AIM OF THE TASK: Would you return every line of the listing below that has "parameter" in it?

LISTED RECORDS:
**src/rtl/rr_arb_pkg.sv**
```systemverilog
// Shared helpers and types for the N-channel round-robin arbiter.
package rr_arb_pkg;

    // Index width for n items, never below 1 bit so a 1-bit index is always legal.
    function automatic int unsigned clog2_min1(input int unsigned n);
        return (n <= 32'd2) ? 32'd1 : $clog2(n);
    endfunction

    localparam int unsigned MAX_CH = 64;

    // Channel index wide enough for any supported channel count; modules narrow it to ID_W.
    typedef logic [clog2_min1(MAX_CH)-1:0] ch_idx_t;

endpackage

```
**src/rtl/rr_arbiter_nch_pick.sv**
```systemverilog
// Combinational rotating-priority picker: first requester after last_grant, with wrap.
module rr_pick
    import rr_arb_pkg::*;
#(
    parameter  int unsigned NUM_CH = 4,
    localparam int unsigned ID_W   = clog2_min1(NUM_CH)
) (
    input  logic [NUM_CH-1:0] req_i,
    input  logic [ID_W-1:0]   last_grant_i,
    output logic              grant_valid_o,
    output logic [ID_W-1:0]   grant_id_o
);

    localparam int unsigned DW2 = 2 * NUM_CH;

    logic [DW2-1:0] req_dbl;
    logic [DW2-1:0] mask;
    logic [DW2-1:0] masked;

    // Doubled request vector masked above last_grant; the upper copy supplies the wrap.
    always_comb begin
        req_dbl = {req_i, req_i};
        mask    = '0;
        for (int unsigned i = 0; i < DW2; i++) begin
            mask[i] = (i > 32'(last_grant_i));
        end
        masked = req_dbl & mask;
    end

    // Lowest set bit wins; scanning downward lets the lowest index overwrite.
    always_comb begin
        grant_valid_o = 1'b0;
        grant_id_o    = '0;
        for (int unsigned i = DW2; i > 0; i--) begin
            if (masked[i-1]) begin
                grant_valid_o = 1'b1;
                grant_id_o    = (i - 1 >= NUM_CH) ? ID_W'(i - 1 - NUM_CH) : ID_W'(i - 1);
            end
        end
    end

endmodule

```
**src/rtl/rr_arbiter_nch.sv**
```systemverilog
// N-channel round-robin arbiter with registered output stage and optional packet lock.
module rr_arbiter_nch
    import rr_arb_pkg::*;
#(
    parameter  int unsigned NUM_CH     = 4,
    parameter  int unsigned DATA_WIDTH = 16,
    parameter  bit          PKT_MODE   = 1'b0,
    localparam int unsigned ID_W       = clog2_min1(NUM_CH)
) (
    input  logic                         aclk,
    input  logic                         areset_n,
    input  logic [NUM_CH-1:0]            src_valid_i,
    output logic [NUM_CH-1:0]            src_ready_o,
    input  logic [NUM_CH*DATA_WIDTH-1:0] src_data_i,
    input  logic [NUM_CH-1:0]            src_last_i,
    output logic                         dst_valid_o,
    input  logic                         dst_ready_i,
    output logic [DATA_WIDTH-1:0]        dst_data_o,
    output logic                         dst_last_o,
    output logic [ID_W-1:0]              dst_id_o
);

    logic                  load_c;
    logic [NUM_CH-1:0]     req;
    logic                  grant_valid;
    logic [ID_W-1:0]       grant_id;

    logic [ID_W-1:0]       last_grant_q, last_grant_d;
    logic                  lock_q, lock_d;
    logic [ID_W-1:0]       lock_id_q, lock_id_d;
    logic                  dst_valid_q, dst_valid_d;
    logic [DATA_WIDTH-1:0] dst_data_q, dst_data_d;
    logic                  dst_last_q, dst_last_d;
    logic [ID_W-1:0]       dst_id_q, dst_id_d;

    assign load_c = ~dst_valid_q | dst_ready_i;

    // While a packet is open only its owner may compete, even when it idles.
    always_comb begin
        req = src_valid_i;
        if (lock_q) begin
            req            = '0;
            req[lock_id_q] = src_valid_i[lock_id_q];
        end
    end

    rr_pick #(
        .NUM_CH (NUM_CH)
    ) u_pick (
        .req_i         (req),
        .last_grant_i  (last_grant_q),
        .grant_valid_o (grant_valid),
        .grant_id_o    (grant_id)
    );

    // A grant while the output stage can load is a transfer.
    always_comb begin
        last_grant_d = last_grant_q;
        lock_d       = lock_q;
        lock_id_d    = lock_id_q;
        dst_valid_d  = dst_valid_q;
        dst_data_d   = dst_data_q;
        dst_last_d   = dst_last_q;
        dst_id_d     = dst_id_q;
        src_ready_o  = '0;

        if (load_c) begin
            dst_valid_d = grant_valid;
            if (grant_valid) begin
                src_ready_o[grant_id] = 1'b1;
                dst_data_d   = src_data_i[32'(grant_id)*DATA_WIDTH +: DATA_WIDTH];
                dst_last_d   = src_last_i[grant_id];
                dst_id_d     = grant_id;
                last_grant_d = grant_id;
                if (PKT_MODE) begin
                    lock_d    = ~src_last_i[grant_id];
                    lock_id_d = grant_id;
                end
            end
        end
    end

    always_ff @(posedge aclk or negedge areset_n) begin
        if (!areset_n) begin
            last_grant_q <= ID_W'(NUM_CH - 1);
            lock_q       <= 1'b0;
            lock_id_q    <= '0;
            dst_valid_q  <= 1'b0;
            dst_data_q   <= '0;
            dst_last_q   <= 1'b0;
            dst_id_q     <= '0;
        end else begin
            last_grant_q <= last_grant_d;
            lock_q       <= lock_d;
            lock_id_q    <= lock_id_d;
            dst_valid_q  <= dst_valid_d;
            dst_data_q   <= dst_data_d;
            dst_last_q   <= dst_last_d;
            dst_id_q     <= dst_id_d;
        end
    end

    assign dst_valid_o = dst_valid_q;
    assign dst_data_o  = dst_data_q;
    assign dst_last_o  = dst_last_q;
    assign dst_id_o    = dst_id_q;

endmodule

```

SOLVED EXERCISE:
    parameter  int unsigned NUM_CH = 4,
    parameter  int unsigned NUM_CH     = 4,
    parameter  int unsigned DATA_WIDTH = 16,
    parameter  bit          PKT_MODE   = 1'b0,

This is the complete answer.